✨En esto de observar estereotipos aprendidos y reconocer cuánto nos influyen, nos afectan e, incluso, muchas veces, nos hacen creer en limitaciones que no tenemos y que asumimos como reales porque nos dijeron que “era así”…

Nos dijeron que los 50 llegaban con hijos que se iban y traían el síndrome del nido vacío…

Nunca nos dijeron qué tipo de transtorno es pero nunca lo cuestionamos…asumimos que existe, igual que la pérdida de deseo con la menopausia o la impotencia con la andropausia…

Y, la verdad es que, poca gente sale a contar que lo que sucede cuando los hijos se van de casa y los padres ya pasamos el medio siglo, depende exclusivamente de nosotros, los “jovenes maduros” en cuestión..

Sin dudas, es un momento que -con o sin pareja- nos pone inexorablemente de frente al espejo para que nos preguntemos “ahora que?”

Y ahí viene el tema.. que proyecto vital tenemos más allá de nuestros hijos? Qué hicimos con y por nosotros durante todo ese tiempo de crianza?

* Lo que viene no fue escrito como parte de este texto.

### config.mk
export PLATFORM = sky130hd
export DESIGN_NAME = mem_arbiter
export DESIGN_NICKNAME = d
export VERILOG_FILES = /design/src/rtl/mem_arbiter.sv
export SDC_FILE = /design/constraint.sdc
export NUM_CORES = 1
export LEC_CHECK = 0
export BUFFER_PORTS_ARGS = -buffer_cell sky130_fd_sc_hd__buf_2
export CAP_MARGIN = 25
export CORE_AREA = 5 5 107 109
export DETAILED_ROUTE_END_ITERATION = 8
export DIE_AREA = 0 0 112 114
export MAX_ROUTING_LAYER = met4
export PLACE_DENSITY = 0.66
export SKIP_CTS_REPAIR_TIMING = 1
export SLEW_MARGIN = 30
export SYNTH_ARGS = -nofsm -noshare
export SYNTH_HDL_FRONTEND = slang
export SYNTH_SLANG_ARGS = --single-unit
### constraint.sdc
create_clock -name clk -period 4.7 [get_ports clk]
set_input_delay 0.235 -clock clk [delete_from_list [all_inputs] [get_ports clk]]
set_output_delay 0.235 -clock clk [all_outputs]
set_load 0.03 [all_outputs]
### src/rtl/mem_arbiter.sv
// Two-port round-robin arbiter sharing one byte-masked, word-organised memory
// between the core (port 0) and the DMA/program loader (port 1). Each granted
// access runs IDLE -> ACCESS -> RESP, or IDLE -> RESP when the mask/address pair
// is illegal, and ends with a one-cycle done pulse to the owner.
module mem_arbiter #(
    parameter int ADDR_W      = 32,
    parameter int WAIT_CYCLES = 0
) (
    input  logic              clk,
    input  logic              rst,
    input  logic              p0_req,
    input  logic              p1_req,
    input  logic              p0_we,
    input  logic              p1_we,
    input  logic [3:0]        p0_mask,
    input  logic [3:0]        p1_mask,
    input  logic [ADDR_W-1:0] p0_addr,
    input  logic [ADDR_W-1:0] p1_addr,
    input  logic [31:0]       p0_wdata,
    input  logic [31:0]       p1_wdata,
    output logic              p0_done,
    output logic              p1_done,
    output logic              p0_err,
    output logic              p1_err,
    output logic [31:0]       rdata,
    output logic              busy,
    output logic              mem_we,
    output logic [3:0]        mem_mask,
    output logic [ADDR_W-1:0] mem_addr,
    output logic [31:0]       mem_wdata,
    input  logic [31:0]       mem_rdata
);

    localparam logic [3:0] LAST_CNT = 4'(WAIT_CYCLES);

    typedef enum logic [1:0] {
        IDLE   = 2'd0,
        ACCESS = 2'd1,
        RESP   = 2'd2
    } state_t;

    state_t            state;
    state_t            state_nx;
    logic              owner;
    logic              last_grant;
    logic              err_q;
    logic [3:0]        cnt;
    logic [31:0]       rdata_q;
    logic              any_req;
    logic              grant;
    logic              grant_legal;
    logic              last_cycle;
    logic              own_we;
    logic [3:0]        own_mask;
    logic [ADDR_W-1:0] own_addr;
    logic [31:0]       own_wdata;

    // Full words, aligned halves and single bytes whose mask sits on the lane
    // selected by the low address bits are the only shapes the memory accepts.
    function automatic logic legal_access(input logic [3:0] mask, input logic [1:0] lane);
        logic ok;
        ok = 1'b0;
        case (mask)
            4'b1111, 4'b0011: ok = (lane == 2'd0);
            4'b1100:          ok = (lane == 2'd2);
            default:          ok = (mask == (4'b0001 << lane));
        endcase
        return ok;
    endfunction

    assign any_req     = p0_req | p1_req;
    // A lone requester wins; with both requesting, the port that lost last time wins.
    assign grant       = (p0_req && p1_req) ? ~last_grant : p1_req;
    assign grant_legal = grant ? legal_access(p1_mask, p1_addr[1:0])
                               : legal_access(p0_mask, p0_addr[1:0]);
    assign last_cycle  = (cnt == LAST_CNT);

    // Memory fields follow the owner's live inputs, which are held stable until done.
    assign own_we    = owner ? p1_we    : p0_we;
    assign own_mask  = owner ? p1_mask  : p0_mask;
    assign own_addr  = owner ? p1_addr  : p0_addr;
    assign own_wdata = owner ? p1_wdata : p0_wdata;
    assign rdata     = rdata_q;

    // State register; reset abandons any access in flight.
    always_ff @(posedge clk or negedge rst) begin
        if (!rst) state <= IDLE;
        else      state <= state_nx;
    end

    // Next-state decode.
    always_comb begin
        state_nx = state;
        case (state)
            IDLE:    if (any_req) state_nx = grant_legal ? ACCESS : RESP;
            ACCESS:  if (last_cycle) state_nx = RESP;
            RESP:    state_nx = IDLE;
            default: state_nx = IDLE;
        endcase
    end

    // Grant bookkeeping, wait-state counter and read capture.
    always_ff @(posedge clk or negedge rst) begin
        if (!rst) begin
            owner      <= 1'b0;
            last_grant <= 1'b1;
            err_q      <= 1'b0;
            cnt        <= 4'd0;
            rdata_q    <= 32'd0;
        end else begin
            case (state)
                IDLE: begin
                    if (any_req) begin
                        owner      <= grant;
                        last_grant <= grant;
                        err_q      <= ~grant_legal;
                        cnt        <= 4'd0;
                    end
                end
                ACCESS: begin
                    if (last_cycle) begin
                        if (!own_we) rdata_q <= mem_rdata;
                    end else begin
                        cnt <= cnt + 4'd1;
                    end
                end
                default: ;
            endcase
        end
    end

    // Output decode: memory bus only in ACCESS, strobe only in its final cycle,
    // done/err only to the owner in RESP.
    always_comb begin
        busy      = (state != IDLE);
        mem_we    = 1'b0;
        mem_mask  = 4'd0;
        mem_addr  = '0;
        mem_wdata = 32'd0;
        p0_done   = 1'b0;
        p1_done   = 1'b0;
        p0_err    = 1'b0;
        p1_err    = 1'b0;
        case (state)
            ACCESS: begin
                mem_mask  = own_mask;
                mem_addr  = own_addr;
                mem_wdata = own_wdata;
                mem_we    = own_we && last_cycle;
            end
            RESP: begin
                p0_done = ~owner;
                p1_done = owner;
                p0_err  = ~owner && err_q;
                p1_err  = owner && err_q;
            end
            default: ;
        endcase
    end

endmodule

Qué estamos dispuestos a hacer ahora por y para nosotr@s?

Para muchos, se impone abandonar la casa en la que fuimos familia y buscar un lugar acorde a la nueva realidad que toca transitar… para algun@s, esa mudanza es -insólitamente- la primera vez en la vida en la que toca elegir una casa de soltera…

Para quienes salimos vestidas de blanco de la casa de nuestros padres y después nos separamos, nunca existió ese “me voy a vivir sola”… y toca decirlo a los 50, en un momento en el que el manual de instrucciones queda definitivamente triturado en mil pedazos…

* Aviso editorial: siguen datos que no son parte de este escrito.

[src/rtl/branch_target_predictor.sv]
// rtl/branch_target_predictor.sv - direct-mapped tagged BTB with saturating direction counters
module branch_target_predictor #(
    parameter int ENTRIES = 64,
    parameter int TAG_W   = 8,
    parameter int CTR_W   = 2
) (
    input  logic                       Clock,
    input  logic                       Reset,
    branch_target_predictor_if.slave   bp
);
    localparam int IDX_W = $clog2(ENTRIES);
    localparam logic [CTR_W-1:0] CTR_WEAK_T  = CTR_W'(1) << (CTR_W - 1);
    localparam logic [CTR_W-1:0] CTR_WEAK_NT = CTR_WEAK_T - CTR_W'(1);
    localparam logic [CTR_W-1:0] CTR_MAX     = '1;

    logic             valid_q  [ENTRIES];
    logic [TAG_W-1:0] tag_q    [ENTRIES];
    logic [31:0]      target_q [ENTRIES];
    logic [CTR_W-1:0] ctr_q    [ENTRIES];

    logic [31:0] upd_cnt_q;
    logic [31:0] mis_cnt_q;

    logic [IDX_W-1:0] lk_idx;
    logic [IDX_W-1:0] up_idx;
    logic [TAG_W-1:0] lk_tag;
    logic [TAG_W-1:0] up_tag;
    logic             lk_hit;
    logic             lk_taken;
    logic             up_hit;
    logic             mispredict;

    assign lk_idx = bp.LookupPCF[IDX_W+1:2];
    assign lk_tag = bp.LookupPCF[IDX_W+TAG_W+1:IDX_W+2];
    assign up_idx = bp.UpdatePCD[IDX_W+1:2];
    assign up_tag = bp.UpdatePCD[IDX_W+TAG_W+1:IDX_W+2];

    // Lookup reads registered state only, so a same-cycle update is not forwarded.
    assign lk_hit   = valid_q[lk_idx] && (tag_q[lk_idx] == lk_tag);
    assign lk_taken = lk_hit && ctr_q[lk_idx][CTR_W-1];
    assign up_hit   = valid_q[up_idx] && (tag_q[up_idx] == up_tag);

    assign mispredict = bp.UpdateValidD && (bp.UpdatePredD != bp.UpdateTakenD);

    assign bp.HitF         = lk_hit;
    assign bp.PredTakenF   = lk_taken;
    assign bp.PredTargetF  = lk_taken ? target_q[lk_idx] : bp.LookupPCF + 32'd4;
    assign bp.MispredictD  = mispredict;
    assign bp.UpdateCount  = upd_cnt_q;
    assign bp.MispredCount = mis_cnt_q;

    logic unused_pc_bits;
    assign unused_pc_bits = ^{bp.LookupPCF[1:0], bp.LookupPCF[31:IDX_W+TAG_W+2],
                              bp.UpdatePCD[1:0], bp.UpdatePCD[31:IDX_W+TAG_W+2]};

    always_ff @(posedge Clock) begin
        if (Reset) begin
            for (int i = 0; i < ENTRIES; i++) begin
                valid_q[i]  <= 1'b0;
                tag_q[i]    <= '0;
                target_q[i] <= '0;
                ctr_q[i]    <= CTR_WEAK_NT;
            end
        end else if (bp.FlushTable) begin
            for (int i = 0; i < ENTRIES; i++) begin
                valid_q[i] <= 1'b0;
            end
        end else if (bp.UpdateValidD) begin
            if (up_hit) begin
                if (bp.UpdateTakenD) begin
                    if (ctr_q[up_idx] != CTR_MAX) begin
                        ctr_q[up_idx] <= ctr_q[up_idx] + CTR_W'(1);
                    end
                    target_q[up_idx] <= bp.UpdateTargetD;
                end else if (ctr_q[up_idx] != '0) begin
                    ctr_q[up_idx] <= ctr_q[up_idx] - CTR_W'(1);
                end
            end else if (bp.UpdateTakenD) begin
                // Taken miss evicts whatever aliases to this index.
                valid_q[up_idx]  <= 1'b1;
                tag_q[up_idx]    <= up_tag;
                target_q[up_idx] <= bp.UpdateTargetD;
                ctr_q[up_idx]    <= CTR_WEAK_T;
            end
        end
    end

    // Statistics keep counting through a flush; only reset clears them.
    always_ff @(posedge Clock) begin
        if (Reset) begin
            upd_cnt_q <= '0;
            mis_cnt_q <= '0;
        end else begin
            if (bp.UpdateValidD && (upd_cnt_q != 32'hFFFF_FFFF)) begin
                upd_cnt_q <= upd_cnt_q + 32'd1;
            end
            if (mispredict && (mis_cnt_q != 32'hFFFF_FFFF)) begin
                mis_cnt_q <= mis_cnt_q + 32'd1;
            end
        end
    end
endmodule
===== config.mk =====
export PLATFORM = sky130hd
export DESIGN_NAME = system
export DESIGN_NICKNAME = d
export VERILOG_FILES = /design/src/rtl/soc_pkg.sv /design/src/rtl/uart_core.sv /design/src/rtl/system.sv
export SDC_FILE = /design/constraint.sdc
export NUM_CORES = 1
export LEC_CHECK = 0
export CAP_MARGIN = 20
export CELL_PAD_IN_SITES_DETAIL_PLACEMENT = 0
export CELL_PAD_IN_SITES_GLOBAL_PLACEMENT = 1
export CORE_UTILIZATION = 40
export DETAILED_ROUTE_END_ITERATION = 10
export PLACE_DENSITY = 0.78
export RECOVER_POWER = 25
export SLEW_MARGIN = 0
export SYNTH_ARGS = -nofsm -noshare
export SYNTH_HDL_FRONTEND = slang
export SYNTH_SLANG_ARGS = --single-unit

===== constraint.sdc =====
create_clock -name clk -period 2.4 [get_ports clk]
set_clock_uncertainty 0.05 [all_clocks]
set_input_delay 0.48 -clock clk [delete_from_list [all_inputs] [get_ports clk]]
set_output_delay 0.48 -clock clk [all_outputs]
set_load 0.03 [all_outputs]
**config.mk**
```make
export PLATFORM = sky130hd
export DESIGN_NAME = mua_reorder_nch
export DESIGN_NICKNAME = d
export VERILOG_FILES = /design/src/rtl/mua_reorder_pkg.sv /design/src/rtl/mua_frame_bank.sv /design/src/rtl/mua_reorder_nch.sv
export SDC_FILE = /design/constraint.sdc
export NUM_CORES = 2
export LEC_CHECK = 0
export BUFFER_PORTS_ARGS = -buffer_cell sky130_fd_sc_hd__buf_4
export CAP_MARGIN = 25
export CORE_MARGIN = 3
export CORE_UTILIZATION = 35
export DETAILED_ROUTE_END_ITERATION = 6
export SLEW_MARGIN = 20
export SYNTH_ARGS = -nofsm -noshare
export SYNTH_HDL_FRONTEND = slang
export SYNTH_SLANG_ARGS = --single-unit
export TNS_END_PERCENT = 10
```
**constraint.sdc**
```tcl
create_clock -name clk -period 7.4 [get_ports clk]
set_input_delay 0.37 -clock clk [delete_from_list [all_inputs] [get_ports clk]]
set_output_delay 0.37 -clock clk [all_outputs]
set_load 0.1 [all_outputs]
```
<file path="config.mk">
export PLATFORM = sky130hd
export DESIGN_NAME = vga_timing_gen
export DESIGN_NICKNAME = d
export VERILOG_FILES = /design/src/rtl/vga_timing_gen.sv
export SDC_FILE = /design/constraint.sdc
export NUM_CORES = 1
export LEC_CHECK = 0
export BUFFER_PORTS_ARGS = -buffer_cell sky130_fd_sc_hd__clkbuf_2
export CORE_UTILIZATION = 58
export CTS_CLUSTER_DIAMETER = 150
export CTS_CLUSTER_SIZE = 24
export DETAILED_ROUTE_END_ITERATION = 12
export HOLD_SLACK_MARGIN = 0.12
export PLACE_DENSITY_LB_ADDON = 0.08
export SYNTH_ARGS = -nofsm -noshare
export SYNTH_HDL_FRONTEND = slang
export SYNTH_SLANG_ARGS = --single-unit
</file>
<file path="constraint.sdc">
create_clock -name clk -period 5.1 [get_ports clk]
set_input_delay 0.255 -clock clk [delete_from_list [all_inputs] [get_ports clk]]
set_output_delay 0.255 -clock clk [all_outputs]
set_load 0.05 [all_outputs]
</file>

Nadie nos dijo que podía pasarnos esto, nadie nos dijo qué emoción elegir… y todo es confusión!

Es como abrir una puerta maravillosa que nadie nos contó qué existía, es enfrentarse al abismo de lo desconocido, es decirse mil veces que esta genial para no ponerse a llorar como una niña, es enfrentarse a los miedos y encontrar la manera de, a los 50, elegir dónde y cómo vivir sola sin sentirse sola, sin sentir que algo salió mal..

Es desafiar lo aprendido y declarar, a los 50, que una “se va a vivir sola” porque, por fin, una puede elegir hacer lo que le dé en gana.